Dawn Turner says grief after her veteran son’s suicide led to takotsubo syndrome, a temporary heart condition that can resemble a heart attack.
A British mother who feared she was having a heart attack was hospitalized with takotsubo syndrome, commonly known as “broken heart syndrome,” after months of grief following her veteran son’s suicide, according to an account reported by SWNS and published by Fox News Digital.
Dawn Turner, 57, of Eckington in Worcester, said she woke with severe chest pain, sweating, heart palpitations, shortness of breath and pain spreading to her arm and jaw. Her partner called emergency services, and she was taken to a hospital, where blood tests did not show the enzymes doctors would expect from a heart attack, she said.

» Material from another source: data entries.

[src/verilog/cvg_video_gen.sv]
// Purpose: character cell video generator, 6 x 10 cells, 24 x 80 grid
// Assumes: dot tick, line and frame pulses from the sync generator
// Notes:   memory word must follow charAdvance by the next load strobe, six dot ticks later
`include "cvg_regs.svh"

module cvg_video_gen
  import cvg_pkg::*;
(
  // clock and reset
  input  wire logic        clk,
  input  wire logic        rst_b,
  input  wire logic        ce,
  // sync generator
  input  wire logic        dotTick,
  input  wire logic        lineStart,
  input  wire logic        frameStart,
  input  wire logic        dotEnable,
  // processor blanking pin
  input  wire logic        displayBlankLine,
  // refresh memory
  input  wire cvg_char_t   charWord,
  output logic             charAdvance,
  // register port
  input  wire logic [3:0]  regAddr,
  input  wire logic [7:0]  regWdata,
  input  wire logic        regWr,
  input  wire logic        regRd,
  output logic      [7:0]  regRdata,
  // video
  output cvg_video_t       videoOut
);

  ////////////////////////////////////////////////////////////////////
  // declarations
  logic [1:0]  blankSync_q;
  logic        blankS;
  cvg_ctrl_t   ctrl_q;
  logic [7:0]  rdata_q;
  logic [2:0]  dotCol_q;
  logic [3:0]  scanLine_q;
  logic [6:0]  cellCount_q;
  cvg_char_t   charLatch_q;
  logic [5:0]  dotShifter_q;
  logic        shiftCursor_q;
  logic        shiftInt_q;
  logic        shiftDesc_q;
  logic [9:0]  romAddr;
  logic [4:0]  romDots;
  logic [4:0]  glyphRow;
  logic        cellLoad;
  logic        descGate;
  logic        gateOpen;
  logic        dotG;
  logic        curG;
  cvg_video_t  video_q;

  ////////////////////////////////////////////////////////////////////
  // processor blank arrives from another domain, two flops first
  always_ff @(posedge clk or negedge rst_b) begin
    if (!rst_b) begin
      blankSync_q <= 2'h0;
    end else if (ce) begin
      blankSync_q <= {blankSync_q[0], displayBlankLine};
    end
  end

  assign blankS = blankSync_q[1] | ctrl_q.forceBlank;

  ////////////////////////////////////////////////////////////////////
  // register port, read data only in the cycle after the strobe
  always_ff @(posedge clk or negedge rst_b) begin
    if (!rst_b) begin
      ctrl_q <= `CVG_CTRL_RESET;
    end else if (ce && regWr && regAddr == `CVG_OFF_CTRL) begin
      ctrl_q.forceBlank <= regWdata[`CVG_CTRL_BLANK];
      ctrl_q.descEnable <= regWdata[`CVG_CTRL_DESC];
      ctrl_q.intEnable  <= regWdata[`CVG_CTRL_INT];
    end
  end

  always_ff @(posedge clk or negedge rst_b) begin
    if (!rst_b) begin
      rdata_q <= 8'h00;
    end else if (ce) begin
      rdata_q <= 8'h00;
      if (regRd) begin
        case (regAddr)
          `CVG_OFF_CTRL: rdata_q <= {5'h00, ctrl_q};
          `CVG_OFF_STAT: rdata_q <= {1'b0, dotCol_q, scanLine_q};
          `CVG_OFF_COL:  rdata_q <= {1'b0, cellCount_q};
          default:       rdata_q <= 8'h00;
        endcase
      end
    end
  end

  assign regRdata = rdata_q;

  ////////////////////////////////////////////////////////////////////
  // dot column within the cell; load strobe on the sixth dot
  assign cellLoad = ce && dotTick && (dotCol_q == `CVG_LOAD_COL);

  always_ff @(posedge clk or negedge rst_b) begin
    if (!rst_b) begin
      dotCol_q <= 3'h0;
    end else if (ce) begin
      if (lineStart) begin
        dotCol_q <= 3'h0;
      end else if (cellLoad) begin
        dotCol_q <= 3'h0;
      end else if (dotTick) begin
        dotCol_q <= dotCol_q + 3'h1;
      end
    end
  end

  // cells loaded on this line, readable for bring-up
  always_ff @(posedge clk or negedge rst_b) begin
    if (!rst_b) begin
      cellCount_q <= 7'h00;
    end else if (ce) begin
      if (lineStart) begin
        cellCount_q <= 7'h00;
      end else if (cellLoad && cellCount_q != `CVG_COLS) begin
        cellCount_q <= cellCount_q + 7'h01;
      end
    end
  end

  ////////////////////////////////////////////////////////////////////
  // scan line counter, modulo ten
  always_ff @(posedge clk or negedge rst_b) begin
    if (!rst_b) begin
      scanLine_q <= 4'h0;
    end else if (ce) begin
      if (frameStart) begin
        scanLine_q <= 4'h0;
      end else if (lineStart) begin
        if (scanLine_q == `CVG_LAST_LINE) begin
          scanLine_q <= 4'h0;
        end else begin
          scanLine_q <= scanLine_q + 4'h1;
        end
      end
    end
  end

  ////////////////////////////////////////////////////////////////////
  // glyph lookup from the latch outputs; lines 8 and 9 wrap onto
  // rows 0 and 1 through the low three counter bits
  assign romAddr = {scanLine_q[2:0], charLatch_q.code};

  cvg_glyph_rom u_glyph_rom (
    .addr (romAddr),
    .dots (romDots)
  );

  // row 0 forced blank so a bad font cannot merge rows
  assign glyphRow = (romAddr[9:7] == 3'h0) ? 5'h00 : romDots;

  ////////////////////////////////////////////////////////////////////
  // character latch: memory word for the character after the shifter
  // memory steps on the same strobe, so it reads two cells ahead
  assign charAdvance = cellLoad;

  always_ff @(posedge clk or negedge rst_b) begin
    if (!rst_b) begin
      charLatch_q <= '0;
    end else if (cellLoad) begin
      charLatch_q <= charWord;
    end
  end

  ////////////////////////////////////////////////////////////////////
  // dot shifter, dot 1 on bit 0 so the cell goes out left to right
  always_ff @(posedge clk or negedge rst_b) begin
    if (!rst_b) begin
      dotShifter_q <= 6'h00;
    end else if (ce && dotTick) begin
      if (cellLoad) begin
        dotShifter_q <= {1'b0, glyphRow};
      end else begin
        dotShifter_q <= {1'b0, dotShifter_q[5:1]};
      end
    end
  end

  // attributes travel with the pattern, one cell behind the latch
  always_ff @(posedge clk or negedge rst_b) begin
    if (!rst_b) begin
      shiftCursor_q <= 1'b0;
      shiftInt_q    <= 1'b0;
      shiftDesc_q   <= 1'b0;
    end else if (cellLoad) begin
      shiftCursor_q <= charLatch_q.cursor;
      shiftInt_q    <= charLatch_q.intensity;
      shiftDesc_q   <= cvg_is_descender(charLatch_q.code)
                       && ctrl_q.descEnable;
    end
  end

  ////////////////////////////////////////////////////////////////////
  // descender gate: descenders start two lines down and wrap onto 8 and 9, others stop at 8
  always_comb begin
    if (shiftDesc_q) begin
      descGate = (scanLine_q >= `CVG_DESC_HIDE);
    end else begin
      descGate = (scanLine_q < `CVG_DESC_LINE);
    end
  end

  // dot enable low outside the 24 x 80 area
  assign gateOpen = dotEnable && !blankS;
  assign dotG     = dotShifter_q[0] && gateOpen && descGate;
  // cursor ignores the descender gate so it can fill lines 8 and 9
  assign curG     = shiftCursor_q && gateOpen;

  ////////////////////////////////////////////////////////////////////
  // output stage: dots, full-intensity copy and cursor summed
  always_ff @(posedge clk or negedge rst_b) begin
    if (!rst_b) begin
      video_q <= '0;
    end else if (ce) begin
      video_q.dot    <= dotG;
      video_q.cursor <= curG;
      video_q.level  <= {1'b0, dotG}
                        + {1'b0, dotG && shiftInt_q && ctrl_q.intEnable}
                        + {1'b0, curG};
    end
  end

  assign videoOut = video_q;
endmodule : cvg_video_gen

After further testing and a cardiology review, Turner said she was diagnosed with takotsubo syndrome, a temporary and usually reversible heart condition often associated with intense emotional or physical stress. The condition can closely resemble a heart attack, with sudden chest pain and shortness of breath among the most common symptoms, and it most often affects women over 50, experts cited in the report said.

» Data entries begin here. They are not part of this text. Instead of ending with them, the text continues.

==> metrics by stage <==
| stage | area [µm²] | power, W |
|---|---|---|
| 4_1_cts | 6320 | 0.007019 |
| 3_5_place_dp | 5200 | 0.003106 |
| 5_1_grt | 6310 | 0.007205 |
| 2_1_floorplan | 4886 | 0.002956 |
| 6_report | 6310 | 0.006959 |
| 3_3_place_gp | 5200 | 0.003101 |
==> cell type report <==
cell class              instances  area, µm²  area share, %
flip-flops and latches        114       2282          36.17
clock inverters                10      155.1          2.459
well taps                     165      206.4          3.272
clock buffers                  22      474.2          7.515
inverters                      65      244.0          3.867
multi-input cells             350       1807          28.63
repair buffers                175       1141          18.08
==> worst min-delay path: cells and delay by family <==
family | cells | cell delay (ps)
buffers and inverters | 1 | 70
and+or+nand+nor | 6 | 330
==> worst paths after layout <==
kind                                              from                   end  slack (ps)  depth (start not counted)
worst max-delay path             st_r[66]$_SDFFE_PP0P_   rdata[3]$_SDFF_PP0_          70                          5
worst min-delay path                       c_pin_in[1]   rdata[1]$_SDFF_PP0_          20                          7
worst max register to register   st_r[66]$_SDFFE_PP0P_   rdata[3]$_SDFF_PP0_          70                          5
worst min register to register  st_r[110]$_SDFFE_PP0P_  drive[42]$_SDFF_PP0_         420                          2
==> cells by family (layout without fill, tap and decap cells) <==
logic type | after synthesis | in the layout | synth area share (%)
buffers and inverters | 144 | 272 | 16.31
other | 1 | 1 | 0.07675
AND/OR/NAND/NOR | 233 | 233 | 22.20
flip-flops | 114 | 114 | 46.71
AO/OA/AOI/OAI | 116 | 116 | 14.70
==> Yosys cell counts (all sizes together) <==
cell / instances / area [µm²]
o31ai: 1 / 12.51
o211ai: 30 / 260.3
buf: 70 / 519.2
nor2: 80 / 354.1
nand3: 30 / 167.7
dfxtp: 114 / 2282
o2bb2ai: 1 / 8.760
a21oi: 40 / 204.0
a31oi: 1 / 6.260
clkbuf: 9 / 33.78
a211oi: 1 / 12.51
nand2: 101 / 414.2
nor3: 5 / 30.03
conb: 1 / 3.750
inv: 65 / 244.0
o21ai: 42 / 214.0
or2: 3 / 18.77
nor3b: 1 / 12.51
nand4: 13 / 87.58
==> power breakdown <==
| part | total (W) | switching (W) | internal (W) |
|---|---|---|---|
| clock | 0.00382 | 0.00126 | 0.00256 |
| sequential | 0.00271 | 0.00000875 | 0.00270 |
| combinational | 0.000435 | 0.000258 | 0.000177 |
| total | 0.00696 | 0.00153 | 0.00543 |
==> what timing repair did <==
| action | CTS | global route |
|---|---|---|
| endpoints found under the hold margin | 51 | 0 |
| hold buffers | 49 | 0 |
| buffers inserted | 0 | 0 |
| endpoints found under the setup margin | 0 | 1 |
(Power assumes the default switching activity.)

Turner’s son, Rob Homans, took his own life in August 2025 after struggling with mental health issues following military service, she said. Homans served for 10 years in the U.K.’s Royal Horse Artillery after joining in 2006, including two tours in Afghanistan, and returned to civilian life in 2016. Turner said his health later worsened and that he was eventually told he had PTSD, though she also raised the possibility that some symptoms overlapped with mild traumatic brain injury.

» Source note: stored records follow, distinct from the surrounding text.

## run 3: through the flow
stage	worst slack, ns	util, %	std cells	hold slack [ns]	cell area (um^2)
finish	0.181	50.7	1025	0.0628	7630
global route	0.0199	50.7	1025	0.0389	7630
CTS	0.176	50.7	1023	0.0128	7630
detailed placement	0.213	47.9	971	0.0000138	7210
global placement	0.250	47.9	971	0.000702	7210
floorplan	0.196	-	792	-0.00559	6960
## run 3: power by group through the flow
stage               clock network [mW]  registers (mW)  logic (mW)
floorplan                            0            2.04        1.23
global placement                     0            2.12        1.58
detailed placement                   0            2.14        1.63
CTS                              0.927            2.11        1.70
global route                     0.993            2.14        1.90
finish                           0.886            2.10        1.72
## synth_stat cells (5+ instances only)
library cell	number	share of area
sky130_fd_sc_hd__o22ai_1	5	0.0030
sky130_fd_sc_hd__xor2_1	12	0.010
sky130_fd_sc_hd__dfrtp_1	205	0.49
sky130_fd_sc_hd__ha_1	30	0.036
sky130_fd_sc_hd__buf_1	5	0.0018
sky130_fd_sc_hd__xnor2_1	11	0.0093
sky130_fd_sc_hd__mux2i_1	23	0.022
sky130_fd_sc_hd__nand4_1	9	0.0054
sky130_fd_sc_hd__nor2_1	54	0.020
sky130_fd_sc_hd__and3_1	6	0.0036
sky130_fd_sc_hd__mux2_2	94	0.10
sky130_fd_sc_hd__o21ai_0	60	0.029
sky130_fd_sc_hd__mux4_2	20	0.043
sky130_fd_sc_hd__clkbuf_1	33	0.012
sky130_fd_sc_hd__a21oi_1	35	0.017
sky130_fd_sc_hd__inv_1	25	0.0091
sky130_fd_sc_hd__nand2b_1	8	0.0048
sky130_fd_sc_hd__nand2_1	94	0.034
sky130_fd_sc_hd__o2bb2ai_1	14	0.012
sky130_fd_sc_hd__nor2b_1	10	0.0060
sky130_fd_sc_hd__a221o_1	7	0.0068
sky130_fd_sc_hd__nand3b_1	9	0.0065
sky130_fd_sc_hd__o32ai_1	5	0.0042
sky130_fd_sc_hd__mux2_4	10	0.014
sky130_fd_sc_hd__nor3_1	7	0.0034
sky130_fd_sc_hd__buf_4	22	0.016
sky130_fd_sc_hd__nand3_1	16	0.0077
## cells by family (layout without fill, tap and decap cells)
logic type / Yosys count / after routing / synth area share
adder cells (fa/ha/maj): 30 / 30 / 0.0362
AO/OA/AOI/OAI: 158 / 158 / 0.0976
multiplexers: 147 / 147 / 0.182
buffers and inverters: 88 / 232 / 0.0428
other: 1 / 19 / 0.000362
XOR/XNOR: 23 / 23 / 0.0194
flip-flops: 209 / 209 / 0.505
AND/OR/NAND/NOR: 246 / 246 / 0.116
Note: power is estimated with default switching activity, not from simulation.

Turner, who is chief executive of the veterans charity Stepway, said the grief after her son’s death felt different from earlier bereavement because she could not find closure. “Until that moment, I had never really understood that a person could become so overwhelmed by stress and grief that it physically affects the heart,” she said. “Broken heart syndrome can look and feel like a heart attack.”
Takotsubo syndrome temporarily weakens the heart’s main pumping chamber and can change its shape, disrupting normal pumping function. The condition has been linked in research to the brain’s response to stress, including a 2019 European Heart Journal article cited in the report that examined communication between the brain and heart.
Turner said her cardiologist told her that her heart was healthy and had not been damaged, but that recovery could take two weeks to a month. She said she was advised to rest, seek counseling and make lifestyle changes to reduce stress.
She is now recovering and pacing herself, SWNS reported. The case underscores why sudden chest pain, breathlessness, sweating or pain radiating to the arm or jaw should be treated as urgent symptoms, even when stress or grief may be part of the explanation.